The challenge with the OOL is that along the path to a minimally functional cell numerous metabolic pathways would have to form and interconnect. And, as the system moves away from equilibrium, they would have to become increasingly efficient and complex. However, the idea that selection can drive this process forward is implausible until the proteins are encoded into DNA and then the corresponding decoding process originates. RNA is too unstable for the job. Until that time, improved enzymes could not be the result of random changes to the sequences since proteins do not self-replicate. New proteins would have to originate outside the cell through some miraculous process and then find their way into the cell. In fact, even after the encoding-decoding initiated, selection would still not operate until the entire cellular system developed high-fidelity self-replication.

You contend that the drive towards racemic mixtures and dilution would have acted on time scales of seconds or less. Do OOL researchers in the field agree with that assessment? I’m just curious: if they do, then the attention given to Sutherland’s OOL scenarios in science news reports makes no sense at all.

I was careful to state that many of the processes would have been very fast, not all. Fast reactions would include dilution and many of the cross-reactions. The breakup of proteins would have taken years to decades. This timeframe might seem long compared to waiting for a coffee at Starbucks, but it is minuscule compared to the time required for some new enzyme to find its way inside the membrane of a protocell which could reside hundreds of miles away. The racemization would have been much slower, but not likely slower than any process which could have pushed towards homochirality.

Sutherland’s research is not taken very seriously by many is the OOL community since the reactions required so numerous highly orchestrated steps. Even he has become more sober-minded as of late about their relevance.

That I agree with. I imagine everyone does. But the key question is how small of an infinitesimal fraction are we talking about? That requires dividing one large number by another much larger number (both of which are uncomputable), with enough confidence to make a statement absent evidence. I’m not sure that is within the bonds of science.

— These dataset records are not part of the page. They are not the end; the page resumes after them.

==> inputs of onyx <==
==> flow/design.v <==
module p_datapath
	(clk, counter, data_ina, data_inb, data_rdy,key_ina, key_inb, cipher_out);
input clk, data_ina, data_inb;
input [1:0] data_rdy;
input [7:0] counter;
input [63:0] key_ina, key_inb;	
output [127:0] cipher_out;
wire [63:0] Xout_a, Xout_b, Yout_a, Yout_b;
data_share2 share_a(.clk(clk), .data_rdy(data_rdy), .counter(counter[0]), .data_in(data_ina), 
						 .key_in(key_ina), .X_out(Xout_a), .Y_out(Yout_a), .Y_in(Yout_b));				 
data_share2 share_b(.clk(clk), .data_rdy(data_rdy), .counter(counter[0]), .data_in(data_inb), 
						 .key_in(key_inb), .X_out(Xout_b), .Y_out(Yout_b), .Y_in(Yout_a));
wire [127:0] res1, res2;
reg sel1, sel2;
always @(*) begin
	if (134 <= counter) begin
		sel1 <= 1;
		sel2 <= 1;
	end
	else begin		
		sel1 <= 0;
		sel2 <= 0;
	end
end
quick_mux_128 SHARE_A_OUT_MUX_128( .in1({Xout_a, Yout_a}), .in2(128'd0), .out(res1), .sel(sel1) );
quick_mux_128 SHARE_B_OUT_MUX_128( .in1({Xout_b, Yout_b}), .in2(128'd0), .out(res2), .sel(sel2) );
assign cipher_out = res1 ^ res2;
endmodule  
module data_share2(clk, data_rdy, counter, data_in,key_in, X_out, Y_out, Y_in);
input clk, counter, data_in;
input [63:0] key_in;
input [1:0] data_rdy;	
input [63:0] Y_in;
output [63:0] X_out, Y_out;
reg [63:0] X, Y;
wire [63:0] XL1_1, XL2_1, XL8_1;
assign XL1_1 = {X[62:0], X[63]}; 
assign XL2_1 = {X[61:0], X[63:62]}; 
assign XL8_1 = {X[55:0], X[63:56]}; 
wire [63:0] YL1_1, YL8_2;
assign YL1_1 = {Y[62:0], Y[63]}; 
assign YL8_2 = {Y_in[55:0], Y_in[63:56]}; 
wire [63:0] sout1, sout2;
sub1 s1(Y, XL2_1, XL8_1, XL1_1, sout1);
sub1 s2(X, key_in, YL1_1, YL8_2, sout2);
always@(posedge clk)
begin
   if(data_rdy ==1) begin
		{X, Y} <= {data_in, X, Y[63:1]};
	end
	else if(data_rdy ==3) begin			
		if (counter == 1'b0) begin							
			X <= sout1 ;
			Y <= X;
		end
		else begin
			X <= sout2;
		end
	end
end
assign X_out = X;
assign Y_out = Y;
endmodule
module sub1(i1, i2, i3, i4, o1);
input [63:0] i1, i2, i3, i4;
output [63:0] o1;
wire [63:0] andout;
and4 a1(i3[3:0], i4[3:0], andout[3:0]);
and4 a2(i3[7:4], i4[7:4], andout[7:4]);
and4 a3(i3[11:8], i4[11:8], andout[11:8]);
and4 a4(i3[15:12], i4[15:12], andout[15:12]);
and4 a5(i3[19:16], i4[19:16], andout[19:16]);
and4 a6(i3[23:20], i4[23:20], andout[23:20]);
and4 a7(i3[27:24], i4[27:24], andout[27:24]);
and4 a8(i3[31:28], i4[31:28], andout[31:28]);
and4 a9(i3[35:32], i4[35:32], andout[35:32]);
and4 a10(i3[39:36], i4[39:36], andout[39:36]);
and4 a11(i3[43:40], i4[43:40], andout[43:40]);
and4 a12(i3[47:44], i4[47:44], andout[47:44]);
and4 a13(i3[51:48], i4[51:48], andout[51:48]);
and4 a14(i3[55:52], i4[55:52], andout[55:52]);
and4 a15(i3[59:56], i4[59:56], andout[59:56]);
and4 a16(i3[63:60], i4[63:60], andout[63:60]);
assign o1 = i1 ^ i2 ^ andout;
endmodule
module and4(a1, a2, andout);
input [3:0] a1,a2;
output [3:0] andout;
assign andout = a1 & a2;
endmodule
module quick_mux_128(in1, in2, out, sel);
input [127:0] in1,in2;
input sel;
output [127:0] out;
assign out = sel?(in1):in2;
endmodule	
`timescale 1ns / 1ps
module p_keysch10(clk, counter, data_in, data_rdy, key_out);
input clk, data_in;
input [1:0] data_rdy;
input [7:0] counter;
output [63:0] key_out;
reg [63:0] KX, KY;
localparam [0:67] Z = 68'b10101111011100000011010010011000101000010001111110010110110011101011;
localparam [63:0] c = 64'hfffffffffffffffc;
always@(posedge clk)
begin
	if(data_rdy == 2) begin
		{KX, KY} <= {data_in, KX, KY[63:1]};
	end
	else if(data_rdy == 3) begin
		if(counter[0] == 1'b1) begin
			KX <= c ^ Z[counter[7:1]] ^ KY ^ {KX[2:0],KX[63:3]} ^ {KX[3:0],KX[63:4]};
			KY <= KX;
		end
	end
end
assign key_out = KY ;
endmodule
`timescale 1ns / 1ps
module p_keysch11(clk, counter, data_in, data_rdy, key_out);
input clk, data_in;
input [1:0] data_rdy;
input [7:0] counter;
output [63:0] key_out;
reg [63:0] KX, KY;
always@(posedge clk)
begin
	if(data_rdy ==2) begin
		{KX, KY} <= {data_in, KX, KY[63:1]};
	end
	else if(data_rdy ==3) begin
		if(counter[0] == 1'b1) begin
			KX <= KY ^ {KX[2:0],KX[63:3]} ^ {KX[3:0],KX[63:4]};
			KY <= KX;
		end
	end
end
assign key_out = KY ;
endmodule
`timescale 1ns / 1ps
module simon2share(clk, data_ina, data_inb, data_rdy, cipher_out, Done);
input clk;
input data_ina, data_inb;
input [1:0] data_rdy;
output [127:0] cipher_out;
output reg Done;
reg [7:0] counter;
wire [63:0] keya, keyb;
always@(posedge clk)
begin
	if(data_rdy==0) begin
		counter <= 0;
	end
	else if(data_rdy ==3) begin			
		counter <= counter + 1;
	end
end
always @(posedge clk) begin
	if(data_rdy == 3 && (counter == 135))
		Done <= 1;			
	else
		Done <= 0;
end
p_datapath mydatapath(.clk(clk), .counter(counter), 
							 .data_ina(data_ina), .data_inb(data_inb),
							 .data_rdy(data_rdy), 
							 .key_ina(keya), .key_inb(keyb), 
							 .cipher_out(cipher_out));
p_keysch10 mykeysch_a(.clk(clk), .counter(counter), 
							 .data_in(data_ina), .data_rdy(data_rdy), .key_out(keya));
p_keysch11 mykeysch_b(.clk(clk), .counter(counter), 
							 .data_in(data_inb), .data_rdy(data_rdy), .key_out(keyb));						 
endmodule
==> flow/run.sh <==
#!/bin/bash
# the make line also repeats each setting of config.mk as NAME=value (left out here)
make -C /OpenROAD-flow-scripts/flow DESIGN_CONFIG=/design/flow/config.mk WORK_HOME=/design/flow/orfs CLKGATE_MAP_FILE= finish
==> flow/config.mk <==
export PLATFORM = sky130hd
export DESIGN_NAME = simon2share
export DESIGN_NICKNAME = simon2share
export VERILOG_FILES = /design/flow/design.v
export SDC_FILE = /design/flow/constraint.sdc
export NUM_CORES = 4
export LEC_CHECK = 0
export CAP_MARGIN = 15
export CELL_PAD_IN_SITES_GLOBAL_PLACEMENT = 0
export CORE_ASPECT_RATIO = 1.79
export CORE_MARGIN = 2
export CORE_UTILIZATION = 28
export CTS_CLUSTER_DIAMETER = 323
export HOLD_SLACK_MARGIN = 0.01
export MAX_ROUTING_LAYER = met4
export PLACE_DENSITY = 0.77
export SETUP_SLACK_MARGIN = 0.33
export SLEW_MARGIN = 20
==> flow/constraint.sdc <==
create_clock -name core_clock -period 3.17 [get_ports {clk}]
set_input_delay 0.6340 -clock core_clock [delete_from_list [all_inputs] [get_ports {clk}]]
set_output_delay 0.6340 -clock core_clock [all_outputs]
set_load 0.01 [all_outputs]
==> xenon (differences from onyx) <==
==> flow/config.mk (replaced) <==
export PLATFORM = sky130hd
export DESIGN_NAME = simon2share
export DESIGN_NICKNAME = simon2share
export VERILOG_FILES = /design/flow/design.v
export SDC_FILE = /design/flow/constraint.sdc
export NUM_CORES = 4
export LEC_CHECK = 0
export CAP_MARGIN = 20
export CORE_MARGIN = 2
export CORE_UTILIZATION = 72
export CTS_CLUSTER_SIZE = 32
export MAX_ROUTING_LAYER = met4
export PLACE_DENSITY = 0.41
export SETUP_SLACK_MARGIN = -0.23
export SLEW_MARGIN = 20
==> flow/constraint.sdc (replaced) <==
create_clock -name core_clock -period 3.42 [get_ports {clk}]
set_input_delay 0.6840 -clock core_clock [delete_from_list [all_inputs] [get_ports {clk}]]
set_output_delay 0.6840 -clock core_clock [all_outputs]
set_load 0.01 [all_outputs]
==> comparison <==
- onyx completed with no timing, DRC or antenna violations. xenon ran to the end with violations: setup timing.
- Between onyx and xenon, the lower critical path depth is in xenon (gap 3).
- In onyx the sequential share of layout area is lower than in xenon, by 2.7 points.
- In die area, onyx is at 2.5 times the value of xenon.
- Against xenon, the core utilization of onyx is lower by 47 points.
- Total power: xenon is lower than onyx (about 8%).
- Area after synthesis is the same in onyx and xenon.
- Hold slack: onyx is worse than xenon (18 ps).
- Of onyx and xenon, onyx has the higher via count (gap 0.44%, measured against xenon).
==> figures <==
item                                                                    xenon        onyx
Clock buffers                                                              65          49
Gpl congestion                                                         0.9677      0.9293
Result of the run                                    finished with violations  no timing/DRC/antenna violations
Layout check failures                                            setup timing           -
Master of the slowest instance on the critical path           clkdlybuf4s50_1     dfxtp_4
Power after layout                                                   30530 uW    33080 uW
Number of diodes added for antenna fixing                                   0           1
Register cell area after layout                                    15560 um^2  15570 um^2
Net load switching power                                             11440 uW    13200 uW
Layout-to-synthesis area ratio                                        1.1110x     1.1870x
Final worst hold slack                                               386.7 ps    369.0 ps
Stages on the worst setup path                                              7          10
Average wire per standard cell                                       21.29 um    20.35 um
Proportion of power drawn by the clock network                          20.9%       17.7%
Net count, final                                                         3405        3506
Quantity of gates resized following cts                                     2         423
Post-Route WL                                                        86.10 mm    102.8 mm
Worst clock skew on the final layout                                 24.92 ps    32.93 ps
Site row count                                                             78         167

========
==> inputs of 09-04 <==
RTL: the design.v shown in full above, as it stands there.
clock: 1.82 ns
lec_check: 0
abc_area: 1
cap_margin: 15
cell_pad_in_sites_global_placement: 0
core_margin: 2
core_utilization: 70
cts_cluster_diameter: 236
cts_cluster_size: 15
max_routing_layer: met4
place_density: 0.77
setup_slack_margin: 0.33
slew_margin: 20
run.sh (not shown) runs the stock make flow with config.mk's settings and CLKGATE_MAP_FILE=.
==> inputs of 03-01, as changes to 09-04 <==
ABC_AREA = default   (was 1)
CAP_MARGIN = 20   (was 15)
CELL_PAD_IN_SITES_DETAIL_PLACEMENT = 0   (was default)
CELL_PAD_IN_SITES_GLOBAL_PLACEMENT = default   (was 0)
CORE_MARGIN = 8   (was 2)
CORE_UTILIZATION = 40   (was 70)
CTS_CLUSTER_DIAMETER = default   (was 236)
CTS_CLUSTER_SIZE = 100   (was 15)
GPL_ROUTABILITY_DRIVEN = 0   (was default)
GPL_TIMING_DRIVEN = 0   (was default)
PLACE_DENSITY = 0.6   (was 0.77)
SETUP_SLACK_MARGIN = default   (was 0.33)
SLEW_MARGIN = 5   (was 20)
==> flow/constraint.sdc (replaced) <==
create_clock -name core_clock -period 5.0 [get_ports {clk}]
set_input_delay 1.0000 -clock core_clock [delete_from_list [all_inputs] [get_ports {clk}]]
set_output_delay 1.0000 -clock core_clock [all_outputs]
set_load 0.01 [all_outputs]
==> inputs of 04-23, as changes to 09-04 <==
ABC_AREA = default   (was 1)
CAP_MARGIN = 20   (was 15)
CELL_PAD_IN_SITES_GLOBAL_PLACEMENT = default   (was 0)
CORE_UTILIZATION = 61   (was 70)
CTS_CLUSTER_DIAMETER = default   (was 236)
CTS_CLUSTER_SIZE = default   (was 15)
MAX_ROUTING_LAYER = default   (was met4)
PLACE_DENSITY = 0.6   (was 0.77)
SETUP_SLACK_MARGIN = 0.51   (was 0.33)
==> flow/constraint.sdc (replaced) <==
create_clock -name core_clock -period 3.86 [get_ports {clk}]
set_input_delay 0.7720 -clock core_clock [delete_from_list [all_inputs] [get_ports {clk}]]
set_output_delay 0.7720 -clock core_clock [all_outputs]
set_load 0.01 [all_outputs]
==> comparison table <==
TNS Setup: 09-04 -89.76 ns; 04-23 0 ns; 03-01 0 ns
Final setup skew: 09-04 0.0184 ns; 04-23 0.0142 ns; 03-01 0.0223 ns
Crit path capture: 09-04 cipher_out[63]; 04-23 cipher_out[31]; 03-01 cipher_out[67]
Setup slack on the worst flop-to-flop path: 09-04 -0.18 ns; 04-23 1.34 ns; 03-01 1.74 ns
Worst slack at placement: 09-04 -0.637 ns; 04-23 0.844 ns; 03-01 -0.826 ns
Clock buf count: 09-04 41; 04-23 80; 03-01 76
Status: 09-04 failed layout checks; 04-23 no timing/DRC/antenna violations; 03-01 no timing/DRC/antenna violations
Reasons for failing layout checks: 09-04 negative setup slack; 04-23 -; 03-01 -
Synthesized-area fraction occupied by adder cells: 09-04 0.150%; 04-23 0.153%; 03-01 0.153%
Netlist Area Pre-Place: 09-04 33,500 µm²; 04-23 32,700 µm²; 03-01 32,700 µm²
Worst reg2reg path startpoint: 09-04 counter[3]$_SDFFE_PN0P_; 04-23 counter[0]$_SDFFE_PN0P_; 03-01 counter[0]$_SDFFE_PN0P_
Filler-free cell count of the finished design: 09-04 4,988; 04-23 4,140; 03-01 4,763
Unique masters post-synth: 09-04 35; 04-23 40; 03-01 40
Total via count in the routed design: 09-04 33,100; 04-23 23,900; 03-01 24,900
Number of global-route vias before repair: 09-04 29,700; 04-23 22,700; 03-01 24,400
Total global-route track usage: 09-04 43.6%; 04-23 30.8%; 03-01 22.9%
DIE WIDTH: 09-04 223 µm; 04-23 236 µm; 03-01 302 µm
Clock-pin slew of the registers on the worst-case setup and hold paths: 09-04 0.07 ns; 04-23 0.06 ns; 03-01 0.06 ns
Combinational-cell power consumption: 09-04 23.6 mW; 04-23 9.32 mW; 03-01 8.97 mW
Total placed instance area: 09-04 38,200 µm²; 04-23 34,500 µm²; 03-01 35,900 µm²
Clock network area share: 09-04 2.63%; 04-23 5.00%; 03-01 4.67%

========
==> inputs of run C <==
// simon2share: RTL as listed in full above, without the edits since
Settings: LEC_CHECK=0, ABC_AREA=1, CAP_MARGIN=0, CORE_MARGIN=2, CORE_UTILIZATION=72, PLACE_DENSITY=0.6, SETUP_SLACK_MARGIN=0.53, SLEW_MARGIN=20; clock period 3.57 ns.
==> run H: changes against run C <==
--- a/flow/config.mk
+++ b/flow/config.mk
@@ -9,6 +9,7 @@
 export CAP_MARGIN = 0
 export CORE_MARGIN = 2
 export CORE_UTILIZATION = 72
-export PLACE_DENSITY = 0.6
+export CTS_CLUSTER_SIZE = 10
+export PLACE_DENSITY = 0.41
 export SETUP_SLACK_MARGIN = 0.53
 export SLEW_MARGIN = 20
==> flow/constraint.sdc (replaced) <==
create_clock -name core_clock -period 2.19 [get_ports {clk}]
set_input_delay 0.4380 -clock core_clock [delete_from_list [all_inputs] [get_ports {clk}]]
set_output_delay 0.4380 -clock core_clock [all_outputs]
set_load 0.01 [all_outputs]
==> run R: changes against run C <==
==> flow/config.mk (replaced) <==
export PLATFORM = sky130hd
export DESIGN_NAME = simon2share
export DESIGN_NICKNAME = simon2share
export VERILOG_FILES = /design/flow/design.v
export SDC_FILE = /design/flow/constraint.sdc
export NUM_CORES = 4
export LEC_CHECK = 0
export CAP_MARGIN = 20
export CELL_PAD_IN_SITES_DETAIL_PLACEMENT = 1
export CORE_MARGIN = 2
export CORE_UTILIZATION = 40
export CTS_CLUSTER_SIZE = 15
export PLACE_DENSITY = 0.6
export SLEW_MARGIN = 5
==> flow/constraint.sdc (replaced) <==
create_clock -name core_clock -period 5.0 [get_ports {clk}]
set_input_delay 1.0000 -clock core_clock [delete_from_list [all_inputs] [get_ports {clk}]]
set_output_delay 1.0000 -clock core_clock [all_outputs]
set_load 0.01 [all_outputs]
==> run K: changes against run C <==
==> flow/config.mk (replaced) <==
export PLATFORM = sky130hd
export DESIGN_NAME = simon2share
export DESIGN_NICKNAME = simon2share
export VERILOG_FILES = /design/flow/design.v
export SDC_FILE = /design/flow/constraint.sdc
export NUM_CORES = 4
export LEC_CHECK = 0
export CAP_MARGIN = 20
export CORE_MARGIN = 2
export CORE_UTILIZATION = 40
export PLACE_DENSITY = 0.6
export SLEW_MARGIN = 20
==> flow/constraint.sdc (replaced) <==
create_clock -name core_clock -period 4.5 [get_ports {clk}]
set_input_delay 0.9000 -clock core_clock [delete_from_list [all_inputs] [get_ports {clk}]]
set_output_delay 0.9000 -clock core_clock [all_outputs]
set_load 0.01 [all_outputs]
==> comparison <==
In die size, run R and run K do not differ.
Via count: run H > run C > run R > run K.
Run R ran to the end with no violations. Run H finished but fails on setup timing. Run K passed the timing, DRC and antenna checks. Run C finished clean.
Worst hold slack, lowest first: run H, run C, run K, run R.
Of run H and run C, run H has the higher wire length (gap 11%, measured against run C).
Power and IR drop assume default switching activity.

Nearly all OOL scientists would fully acknowledge that the proportion of configurations of molecules forming life to non-life is too small for nature to stumble upon life by chance. For instance, Eugene Koonin estimated that the likelihood for the simplest translation mechanism from RNA to proteins based on ribozymes forming was 1 in 10^1000. The actual process of translating from AA sequences in a protein to RNA and then back to a protein using the same code would have been much more difficult. Researchers instead argue that natural driving tendencies helped beat the odds. However, nearly every known natural tendency would have made the odds far worse than pure chance.

Every attempt to explain the OOL falls into three categories. Those experiments based on highly realistic conditions produce negative results. Those which use a modest degree of investigator control produce meager to very modest results. And, those experiments which produce seemingly encouraging results use high levels of investigator control – numerous highly specified steps are used to force desired outcomes. In short, the constant message is that intelligent design is an essential component of the origin of life.